### config.mk
export PLATFORM = sky130hd
export DESIGN_NAME = uart_transmitter
export DESIGN_NICKNAME = d
export VERILOG_FILES = /design/src/rtl/uart_transmitter.sv
export SDC_FILE = /design/constraint.sdc
export NUM_CORES = 1
export LEC_CHECK = 0
export CORE_MARGIN = 10
export CORE_UTILIZATION = 60
export CTS_BUF_LIST = sky130_fd_sc_hd__clkbuf_16
export CTS_CLUSTER_SIZE = 30
export DETAILED_ROUTE_END_ITERATION = 7
export PLACE_DENSITY_LB_ADDON = 0.08
export SLEW_MARGIN = 10
export SYNTH_ARGS = -nofsm -noshare
export SYNTH_HDL_FRONTEND = slang
export SYNTH_SLANG_ARGS = --single-unit
### constraint.sdc
create_clock -name clk -period 5.4 [get_ports clk]
set_input_delay 1.08 -clock clk [delete_from_list [all_inputs] [get_ports clk]]
set_output_delay 1.08 -clock clk [all_outputs]
set_load 0.005 [all_outputs]
### src/rtl/uart_transmitter.sv
// Free-running 8N1 UART transmitter: frames and sends the byte on bus continuously.
// Define UART_TX_PARITY_EN to insert an even-parity bit (8E1 framing).
module uart_transmitter #(
   parameter int unsigned CLK_FREQ     = 100_000_000,
   parameter int unsigned BAUD         = 38400,
   parameter int unsigned CLKS_PER_BIT = CLK_FREQ / BAUD
) (
   input  logic       clk,
   input  logic       rst,
   input  logic [7:0] bus,
   output logic       tx
);

   localparam int unsigned CntW = (CLKS_PER_BIT > 1) ? $clog2(CLKS_PER_BIT) : 1;
   localparam logic [CntW-1:0] CntMax = CntW'(CLKS_PER_BIT - 1);

`ifdef UART_TX_PARITY_EN
   typedef enum logic [2:0] {StIdle, StStart, StData, StParity, StStop} state_t;
`else
   typedef enum logic [1:0] {StIdle, StStart, StData, StStop} state_t;
`endif

   state_t          state_q, state_d;
   logic [CntW-1:0] cnt_q, cnt_d;
   logic [2:0]      idx_q, idx_d;
   logic [7:0]      shreg_q, shreg_d;
   logic            tx_q, tx_d;
   logic            tick;

   assign tick = (cnt_q == CntMax);

   always_comb begin
      state_d = state_q;
      idx_d   = idx_q;
      shreg_d = shreg_q;
      cnt_d   = tick ? '0 : cnt_q + 1'b1;
      if (tick) begin
         case (state_q)
            StIdle: begin
               shreg_d = bus;
               state_d = StStart;
            end
            StStart: begin
               idx_d   = 3'd0;
               state_d = StData;
            end
            StData: begin
               if (idx_q == 3'd7) begin
`ifdef UART_TX_PARITY_EN
                  state_d = StParity;
`else
                  state_d = StStop;
`endif
               end else begin
                  idx_d = idx_q + 3'd1;
               end
            end
`ifdef UART_TX_PARITY_EN
            StParity: state_d = StStop;
`endif
            StStop: begin
               // Back-to-back frames: the next byte is latched straight into START.
               shreg_d = bus;
               state_d = StStart;
            end
            default: state_d = StIdle;
         endcase
      end

      // tx follows the next state so every bit is registered on its own boundary.
      case (state_d)
         StIdle:   tx_d = 1'b1;
         StStart:  tx_d = 1'b0;
         StData:   tx_d = shreg_d[idx_d];
`ifdef UART_TX_PARITY_EN
         StParity: tx_d = ^shreg_d;
`endif
         StStop:   tx_d = 1'b1;
         default:  tx_d = 1'b1;
      endcase
   end

   always_ff @(posedge clk) begin
      if (rst) begin
         state_q <= StIdle;
         cnt_q   <= '0;
         idx_q   <= 3'd0;
         shreg_q <= 8'h00;
         tx_q    <= 1'b1;
      end else begin
         state_q <= state_d;
         cnt_q   <= cnt_d;
         idx_q   <= idx_d;
         shreg_q <= shreg_d;
         tx_q    <= tx_d;
      end
   end

   assign tx = tx_q;

endmodule

# ---- After elaboration in Yosys (flattened, before gate mapping)
# Index checks and enable logic that the tools add are counted.
dict set report totals {
  ff_bits 26
  latch_bits 0
  ramBits 0
  mem_bits_ro 0
  inputBits 10
  output_inout_bits 1
  elab_cells 32
  mem_count 0
}
dict set report op_classes {
  addsub 2
  multipliers 0
  div_mod_pow 0
  n_lt_le_gt_ge 1
  eq_ne 8
  shift 0
  mux 11
  bitwise 0
  n_reduce_logical 5
}
# op count
set op_table {}
lappend op_table {{$mux W8} 2}
lappend op_table {{$add A12 B1 Y12 const B} 1}
lappend op_table {{$eq A12 B12 Y1 const B} 1}
lappend op_table {{$eq A2 B2 Y1 const B} 4}
lappend op_table {{$mux W3} 2}
lappend op_table {{$pmux W2 S3} 1}
lappend op_table {{$pmux W3 S2} 1}
lappend op_table {{$reduce_or A2 Y1} 3}
lappend op_table {{$eq A2 B1 Y1 const B} 2}
lappend op_table {{$logic_not A2 Y1} 2}
lappend op_table {{$lt A3 B4 Y1 const B} 1}
lappend op_table {{$mux W2} 2}
lappend op_table {{$add A3 B1 Y3 const B} 1}
lappend op_table {{$bmux W1 S3} 1}
lappend op_table {{$eq A3 B3 Y1 const B} 1}
lappend op_table {{$pmux W1 S3} 1}
lappend op_table {{$mux W1} 1}

# ---- Longest topological paths before layout
# Gate-level depths: netlist of run 1.
dict set report logic_depth {
  ltp_word 7
  depth_mapped 10
}

# ---- Worst setup path before layout of run 1
# No wires, ideal clock.
dict set report synth_path {
  path_type {reg2reg}
  from {reg state_q[0]}
  to {reg tx_q, in the netlist tx}
  arrival_ns 2.072
  setup_slack_ns 3.199
  stages_incl_launch_ff 10
  n_path_buf 0
  path_cell_list {dfxtp_1 inv_1 ha_1 nor4b_2 nand3_2 o211ai_4 mux2i_1 mux2i_1 o311ai_0 o31ai_1}
}
dict set report synth_between {
  elab_chain_cells 7
}
# item line_no
set synth_rtl {}
lappend synth_rtl {{start: declaration} 23} ;# state_t state_q, state_d;
lappend synth_rtl {{start signal: assignment} 85} ;# state_q <= StIdle;
lappend synth_rtl {{start signal: assignment} 91} ;# state_q <= state_d;
lappend synth_rtl {{$eq A2 B2 Y1 / $logic_not A2 Y1 (equally long branches)} 38} ;# case (state_q)
lappend synth_rtl {{$reduce_or A2 Y1 (no source line)} n/a}
lappend synth_rtl {{$mux W8 / $pmux W2 S3 (equally long branches)} 38}
lappend synth_rtl {{$mux W8 / $mux W2 (equally long branches)} 37} ;# if (tick) begin
lappend synth_rtl {{$bmux W1 S3 (tied with other cells)} 74} ;# StData: tx_d = shreg_d[idx_d];
lappend synth_rtl {{$mux W1 (implied by the code) / $reduce_or A2 Y1 (equally long branches)} n/a}
lappend synth_rtl {{$pmux W1 S3 (*)} 71} ;# case (state_d)
lappend synth_rtl {{end signal: assignment} 95} ;# tx_q <= tx_d;
lappend synth_rtl {{end: declaration} 27} ;# logic tx_q, tx_d;
# Every way passes the cells marked *; elsewhere a longest branch is shown, timed or not. The select of a mux whose other input is x is not followed.
# A chain may end at the register's enable or synchronous reset.

# ---- Worst setup path after layout of run 1
# Ends and elaborated chain as after synthesis.

==> metrics.yaml, run 1 <==
timing:
  maxSlewHeadroom: 0.636
  finalHoldViolations: 0
  worst_hold_slack_ns: 0.463
  period_share: 0.464
  slew_viol_final: 0
  fin_worst_skew_ns: 0.00162
  rsz0062_at_grt: "no"
  tns_ns: 0
  max_freq_mhz: 399
  min_period_ns: 2.50
  report.final.setup_viol: 0
  worst_slew_pin_slew_ns: 0.544
cts:
  path_clk_slew_ns: 0.06
  h-tree-depth: 1
  cts-buffers-inserted: 3
  cts_tree: "yes"
  clockBufferDepth: 2
  cts_setup_buffers: 0
  cts_resized: 0
  cts.hold.buffers_added: 0
  insertion_delay_ns: 0.26
  cts_root_buf: "clkbuf_16"
  clkSinkCount: 26
route:
  routedWlPerCell_um: 14.9
  vias_per_cell: 5.78
  drtIter0Drc: 54
  ant_nets: 0
  firstDrtPassIters: 4
  via_count: 1012
  drc: 0
  wl_mm: 2.61
cells_and_area:
  syn_to_final_growth_pct: 15.3
  utilization: 0.748
  drive_above_1_share: 0.0743
  final_nets: 165
  diodes: 0
  fillCellCount: 151
critical_path:
  slowest_delay_ns: 0.38
  critPathCaptureType: "flop"
  cp-start-kind: "flop"
  critPathArrivalTime_ns: 2.64
  startpoint: "state_q[0]"
  path_class: "reg2reg"
  crit_path_top_delay_cell: "ha_1"
  worst_r2r_startpoint: "state_q[0]"
  crit_top_cell: "mux2i_1"
  cp.required_ns: 5.54
  cp_num_buf_inv: 1
  crit_family: "compound AO/OA/AOI/OAI gates"
  path_cells: "inv_1 -> ha_1 -> nor4b_2 -> nand3_2 -> o211ai_4 -> mux2i_1 -> mux2i_1 -> o311ai_0 -> o31ai_1"
  crit_path_max_fanout: 6
floorplanning:
  initial_utilization: 0.649
  die_x_um: 66.8
  rows: 16
  die_height_um: 66.8
  ios: 11
  die_area_mm2: 0.00446
  core-area_mm2: 0.00202
global_routing:
  grt_pass1_vias: 963
  antenna_found_initial: 0
  grt_pass1_wl_mm: 4.45
  grt_max_degree: 16
  grt-ovfl-total: 0
  track_usage: 0.128
synthesis:
  synthFlopType: "dfxtp_1"
  synth_seq_cells: 26
  syn_nets: 153
  synth-seq-area-share: 0.397
  synth-async-reset-ratio: 0
  synth_cell_type_count: 31
  yosys_warnings: 0
  synth_enable_flop_cells: 0
  syn_area_per_cell_um2: 9.57
  syn-instance-count: 137
  syn-cell-area_mm2: 0.00131
power_and_ir_drop:
  power_frac_seq: 0.526
  power_frac_comb: 0.041
  power.switching_w: 0.0000704
  p_sw_frac: 0.189
  p_leak_nw: 0.641
  ir_worst_vdd_v: 0.000191
  power-per-cell-area_mw_per_mm2: 246
  clock_power_share: 0.433
  internal_power_w: 0.000302
flow_run:
  max-cap-violations: 0
worst_hold_path:
  hp-class: "reg2reg"
  min-delay-start: "cnt_q[0]"
place:
  gp_congestion: 0.787
  hpwl_mm: 1.93
  portBuffers: 10
outcome:
  status: "finished clean"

WHAT YOU SHOULD DO - Produce the lines from the top of the listing through the "export CORE_MARGIN = 10" line exactly as they appear, with no additional output.

OUTPUT BELOW -
### config.mk
export PLATFORM = sky130hd
export DESIGN_NAME = uart_transmitter
export DESIGN_NICKNAME = d
export VERILOG_FILES = /design/src/rtl/uart_transmitter.sv
export SDC_FILE = /design/constraint.sdc
export NUM_CORES = 1
export LEC_CHECK = 0
export CORE_MARGIN = 10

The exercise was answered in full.